Create column age_years
Now apply your case_when() knowledge to this next scenario.
Remember that according to the age_unit column, some age values are recorded in "years", others in "months", and some are missing a unit. We need to create a standard age_years column that contains a numeric age in years.
Add another step to your cleaning command to create a new column age_years. Use mutate() and case_when() to assess the age and age_unit columns and perform calculations accordingly.

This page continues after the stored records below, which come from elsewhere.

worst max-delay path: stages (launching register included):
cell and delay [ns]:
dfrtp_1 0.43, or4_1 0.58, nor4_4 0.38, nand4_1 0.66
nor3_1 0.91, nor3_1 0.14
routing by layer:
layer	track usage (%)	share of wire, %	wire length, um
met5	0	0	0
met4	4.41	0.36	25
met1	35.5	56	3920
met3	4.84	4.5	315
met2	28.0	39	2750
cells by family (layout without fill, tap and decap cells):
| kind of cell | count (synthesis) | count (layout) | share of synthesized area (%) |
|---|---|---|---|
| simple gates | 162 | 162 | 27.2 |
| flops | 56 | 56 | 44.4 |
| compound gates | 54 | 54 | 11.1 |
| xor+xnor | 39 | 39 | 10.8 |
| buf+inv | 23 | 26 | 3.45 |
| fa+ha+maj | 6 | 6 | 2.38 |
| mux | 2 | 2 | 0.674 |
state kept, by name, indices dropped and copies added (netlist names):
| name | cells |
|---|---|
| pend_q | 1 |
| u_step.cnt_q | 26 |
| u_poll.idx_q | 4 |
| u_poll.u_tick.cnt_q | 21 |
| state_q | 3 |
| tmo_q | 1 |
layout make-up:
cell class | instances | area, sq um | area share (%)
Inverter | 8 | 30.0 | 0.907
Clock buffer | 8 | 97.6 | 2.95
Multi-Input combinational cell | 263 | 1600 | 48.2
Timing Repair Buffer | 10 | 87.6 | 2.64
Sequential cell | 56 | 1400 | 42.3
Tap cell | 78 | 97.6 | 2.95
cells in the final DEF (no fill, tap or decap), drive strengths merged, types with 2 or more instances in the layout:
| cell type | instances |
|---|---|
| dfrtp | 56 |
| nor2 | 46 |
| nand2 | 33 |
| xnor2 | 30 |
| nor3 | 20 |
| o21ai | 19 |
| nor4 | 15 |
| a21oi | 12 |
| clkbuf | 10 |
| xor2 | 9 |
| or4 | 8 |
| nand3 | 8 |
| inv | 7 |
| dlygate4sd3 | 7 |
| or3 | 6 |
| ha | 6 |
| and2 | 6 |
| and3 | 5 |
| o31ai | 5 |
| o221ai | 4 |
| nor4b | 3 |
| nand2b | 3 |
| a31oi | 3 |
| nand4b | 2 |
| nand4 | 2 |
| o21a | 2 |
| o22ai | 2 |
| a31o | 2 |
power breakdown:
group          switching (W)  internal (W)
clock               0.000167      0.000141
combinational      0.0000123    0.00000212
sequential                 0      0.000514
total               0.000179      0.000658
### config.mk
export PLATFORM = sky130hd
export DESIGN_NAME = alu8_lca
export DESIGN_NICKNAME = d
export VERILOG_FILES = /design/src/rtl/alu8_pkg.sv /design/src/rtl/alu_bit.sv /design/src/rtl/lca_node.sv /design/src/rtl/alu_tree.sv /design/src/rtl/alu8_lca.sv
export SDC_FILE = /design/constraint.sdc
export NUM_CORES = 1
export LEC_CHECK = 0
export BUFFER_PORTS_ARGS = -buffer_cell sky130_fd_sc_hd__buf_2
export CORE_ASPECT_RATIO = 1.5
export CORE_MARGIN = 3
export CORE_UTILIZATION = 54
export DETAILED_ROUTE_END_ITERATION = 10
export PLACE_DENSITY_LB_ADDON = 0.05
export SLEW_MARGIN = 20
export SYNTH_ARGS = -nofsm -noshare
export SYNTH_HDL_FRONTEND = slang
export SYNTH_SLANG_ARGS = --single-unit
### constraint.sdc
create_clock -name vclk -period 3.93
set_input_delay 0.1965 -clock vclk [all_inputs]
set_output_delay 0.1965 -clock vclk [all_outputs]
set_load 0.005 [all_outputs]
### src/rtl/alu8_pkg.sv
package alu8_pkg;

    typedef enum logic [2:0] {
        OP_ADD  = 3'd0,
        OP_SUB  = 3'd1,
        OP_AND  = 3'd2,
        OP_OR   = 3'd3,
        OP_XOR  = 3'd4,
        OP_SHL  = 3'd5,
        OP_SHR  = 3'd6,
        OP_ZERO = 3'd7
    } alu_op_e;

    // generate / propagate pair of a bit or a group
    typedef struct packed {
        logic g;
        logic p;
    } gp_t;

    function automatic gp_t gp_merge(input gp_t hi, input gp_t lo);
        gp_t r;
        r.g = hi.g | (hi.p & lo.g);
        r.p = hi.p & lo.p;
        return r;
    endfunction

    function automatic logic is_arith(input alu_op_e op);
        return (op == OP_ADD) || (op == OP_SUB);
    endfunction

endpackage

### src/rtl/alu_bit.sv
module alu_bit
    import alu8_pkg::*;
(
    input  logic    a,
    input  logic    b,
    input  logic    ci,
    input  logic    lnb,
    input  logic    rnb,
    input  alu_op_e op,
    output logic    f,
    output gp_t     gp
);
    logic a_eff;

    // subtraction feeds the inverted first operand into the shared adder
    assign a_eff = (op == OP_SUB) ? ~a : a;
    assign gp.g  = a_eff & b;
    assign gp.p  = a_eff ^ b;

    always_comb begin
        unique case (op)
            OP_ADD, OP_SUB: f = gp.p ^ ci;
            OP_AND:         f = a & b;
            OP_OR:          f = a | b;
            OP_XOR:         f = a ^ b;
            OP_SHL:         f = lnb;
            OP_SHR:         f = rnb;
            OP_ZERO:        f = 1'b0;
            default:        f = 1'b0;
        endcase
    end
endmodule

### src/rtl/lca_node.sv
module lca_node
    import alu8_pkg::*;
(
    input  gp_t  lo,
    input  gp_t  hi,
    input  logic ci,
    output logic c_mid,
    output gp_t  grp
);
    assign c_mid = lo.g | (lo.p & ci);
    assign grp   = gp_merge(hi, lo);
endmodule

### src/rtl/alu_tree.sv
module alu_tree
    import alu8_pkg::*;
#(
    parameter int W = 8
) (
    input  logic [W-1:0] a,
    input  logic [W-1:0] b,
    input  logic [W-1:0] lnb,
    input  logic [W-1:0] rnb,
    input  alu_op_e      op,
    input  logic         ci,
    output logic [W-1:0] f,
    output logic [W-1:0] cvec,
    output gp_t          gp
);
    localparam int H = W / 2;

    generate
        if (W == 1) begin : g_leaf
            alu_bit u_bit (
                .a   (a[0]),
                .b   (b[0]),
                .ci  (ci),
                .lnb (lnb[0]),
                .rnb (rnb[0]),
                .op  (op),
                .f   (f[0]),
                .gp  (gp)
            );
            assign cvec[0] = ci;
        end else begin : g_split
            gp_t  gp_lo, gp_hi;
            logic c_hi;

            alu_tree #(.W(H)) u_lo (
                .a    (a[H-1:0]),
                .b    (b[H-1:0]),
                .lnb  (lnb[H-1:0]),
                .rnb  (rnb[H-1:0]),
                .op   (op),
                .ci   (ci),
                .f    (f[H-1:0]),
                .cvec (cvec[H-1:0]),
                .gp   (gp_lo)
            );
            alu_tree #(.W(W-H)) u_hi (
                .a    (a[W-1:H]),
                .b    (b[W-1:H]),
                .lnb  (lnb[W-1:H]),
                .rnb  (rnb[W-1:H]),
                .op   (op),
                .ci   (c_hi),
                .f    (f[W-1:H]),
                .cvec (cvec[W-1:H]),
                .gp   (gp_hi)
            );
            lca_node u_lca (
                .lo    (gp_lo),
                .hi    (gp_hi),
                .ci    (ci),
                .c_mid (c_hi),
                .grp   (gp)
            );
        end
    endgenerate
endmodule

### src/rtl/alu8_lca.sv
module alu8_lca
    import alu8_pkg::*;
#(
    parameter int W = 8
) (
    input  logic [W-1:0] a,
    input  logic [W-1:0] b,
    input  logic [2:0]   op_sel,
    input  logic         ci,
    input  logic         sl_in,
    input  logic         sr_in,
    output logic [W-1:0] f,
    output logic         sl_out,
    output logic         sr_out,
    output logic         c_flag,
    output logic         z_flag,
    output logic         s_flag,
    output logic         v_flag
);
    localparam int MSB = W - 1;

    alu_op_e      op;
    logic [W-1:0] lnb, rnb, cvec;
    gp_t          gp_all;
    logic         cout, arith;

    assign op    = alu_op_e'(op_sel);
    assign arith = is_arith(op);

    // one-place routing of b, with serial bits at the ends
    assign lnb    = {b[MSB-1:0], sl_in};
    assign rnb    = {sr_in, b[MSB:1]};
    assign sl_out = b[MSB];
    assign sr_out = b[0];

    alu_tree #(.W(W)) u_tree (
        .a    (a),
        .b    (b),
        .lnb  (lnb),
        .rnb  (rnb),
        .op   (op),
        .ci   (ci),
        .f    (f),
        .cvec (cvec),
        .gp   (gp_all)
    );

    assign cout   = gp_all.g | (gp_all.p & ci);
    assign c_flag = arith & cout;
    assign v_flag = arith & (cvec[MSB] ^ cout);
    assign z_flag = (f == '0);
    assign s_flag = f[MSB];

    // checks against independent arithmetic and routing
    logic [W:0]   ref_sum;
    logic [W-1:0] a_in;
    always_comb begin
        a_in    = (op == OP_SUB) ? ~a : a;
        ref_sum = {1'b0, a_in} + {1'b0, b} + {{W{1'b0}}, ci};
        if (op == OP_ADD)
            p_add_sum_r1: assert ({c_flag, f} == ref_sum);
        if (op == OP_SUB)
            p_sub_diff_r2: assert ({c_flag, f} == ref_sum);
        if (arith)
            p_overflow_r3: assert (v_flag == ((a_in[MSB] == b[MSB]) && (f[MSB] != b[MSB])));
        if (op == OP_AND)
            p_and_r4: assert (f == (a & b));
        if (op == OP_XOR)
            p_xor_r4: assert (f == (a ^ b));
        if (op == OP_SHL)
            p_shl_r5: assert (f == {b[MSB-1:0], sl_in});
        if (op == OP_SHR)
            p_shr_r6: assert (f == {sr_in, b[MSB:1]});
        if (op == OP_ZERO)
            p_zero_r7: assert (f == '0 && z_flag);
    end
endmodule

==> run metrics <==
outcome finished clean; die span in x roughly 45 microns; CP max FO 8; DIE HEIGHT 64.8 microns; final wirelength between 2 and 3 mm; max_cap viols 0; Vias around 1200; FILL cells between 200 and 250; Cell variety after synth between 40 and 50; Final Cycle Share 87.7%; Final Instance Area between 0.001 and 0.0015 sq mm; min cycle time layout approximately 3.4 ns; Leakage Power about 0.72 nW; unrepaired setup endpoints after global routing no; final worst setup slack ~0.48 ns; Reg area 0 sq um; Core ar. 0.00210 sq mm; Synth Area per Inst 7.51 sq um; Port Buf Inserts 36; number of sequential cells 0; postcts setup bufs 0; Area after DPL approximately 0.0014 sq mm; # rows 20; Worst slew margin about 75%; Worst Path Arrival around 3.3 ns; final slew viol count 0; Overall Global Routing Usage between 20% and 30%; 1st-pass router iterations 5; Remaining DRCs 0; critical path startpoint op_sel[1]; Routed Antenna Nets 0; maximum vdd ir drop 55.3 uV; fmax roughly 290 MHz; Worst-Margin Slew between 0.3 and 0.4 ns; final hold violations 0; Gate Count Post-Synth 166; IO Pins 36; cell area after synthesis ~0.0012 sq mm; Multi-input gate area about 0.0011 sq mm; CLK BUF 0; endpoint class of the critical path output port; most common cell after layout, fill and taps aside buf_2; Critical Path RT between 3 and 4 ns; CP max stage delay between 0.4 and 0.5 ns; Setup Viol. Count Final 0; leading area contributor after synthesis ha_1; DR vias/cell between 5 and 6; Hold Path Origin b[0]; layout cells sized above 1 a little under a quarter; PD cells 135 mW/mm^2; synth top area cells ha_1, xnor2_1, buf_4, fa_1, inv_1; Layout area overhead 9.94%; most frequent cells in the layout buf_2, ha_1, inv_1; vias in the first global route 1227; Die ar. slightly below 0.003 sq mm; first-pass GRT wire length between 5 and 6 mm; crit path max-delay cell type fa_1; wire per inst ~14 microns; Crit Path Class in2out; Hold Slack 0.639 ns; Synth top area share around a quarter; n_diodes 0; initial drt markers 31; startpoint type of the worst setup path input port; Seq/Total Area, Yosys 0%; Warnings, synthesis 0; setup TNS 0 ns; CP Cell Sequence buf_2 -> nor2_1 -> and2_2 -> xnor2_1 -> ha_1 -> a21o_1 -> a21oi_1 -> nand2_1 -> nand3_1 -> nand2_1 -> fa_1 -> xnor2_1 -> a2bb2oi_1 -> a2111o_1 -> nor4b_2 -> buf_2; Syn Nets about 220; Hold-fix buffers, CTS 0; largest net degree at the start of global routing 28; RePlAce Congestion 0.912; Detailed Place HPWL 2.45 mm; dpl ws roughly 0.34 ns; initial cell density of the core approximately three fifths; post-CTS sizing 0; global route overflow 0; antenna violations before repair 0; Tot Pwr approximately 0.19 mW; Nets 240; Hold Crit Class in2out
## path summary, 6_finish.rpt
kind / to / slack, ns / cells past startpoint
max: z_flag / 0.48 / 16
min: sr_out / 0.64 / 2
## per-layer routing
| metal | vias up | global-route usage (%) | share of wire (%) |
|---|---|---|---|
| li1 | 603 | - | - |
| met1 | 554 | 25.9 | 40 |
| met2 | 33 | 41.7 | 53 |
| met3 | 11 | 0.556 | 3.6 |
| met4 | 0 | 5.49 | 3.4 |
| met5 | - | 0 | 0 |
## cell usage after synthesis (4+ instances only)
cell	count
a21oi_1	13
buf_2	5
buf_4	11
fa_1	4
ha_1	24
inv_1	20
mux2i_1	6
nand2_1	9
nand2b_1	10
nor2_1	6
xnor2_1	11
## critical path: cells and delay by family
kind | cells | cell delay, ns
xor+xnor | 2 | 0.34
simple gates | 6 | 0.95
fa+ha+maj | 2 | 0.71
compound gates | 4 | 0.80
buf+inv | 2 | 0.25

Below, we give you the outline - it is your responsibility to fill in the logic statements on the left, and the calculations on the right.
# create age-in-years
mutate(age_years = case_when(
# logic for age_unit # adjustment to make age_years
[if months] ~ [calculation], # return: age / 12
[if years] ~ [calculation], # return: age
[if missing] ~ [calculation])) # if unit is missing, assume years
r fontawesome::fa("lightbulb", fill = "gold") Click to read a hint
Within the parentheses of case_when(), on the LEFT sides you should write logical criteria that will be assessed for each row in the dataset, and on the right sides you should write the resulting value to be returned.
The first logical criteria should be: "is age_unit equal to "months"? In code, this is written age_unit == "months" (note the double equals, which asks the question of equivalence). On the right side of the ~, you would write an equation that would produce the correct outcome in the new column age_years. In this case, it would be the value in age divided by 12. In code this would be written as: age_unit == "months" ~ age / 12. Don't forget a comma at the end, and to always continue on the next line with the next logical criteria.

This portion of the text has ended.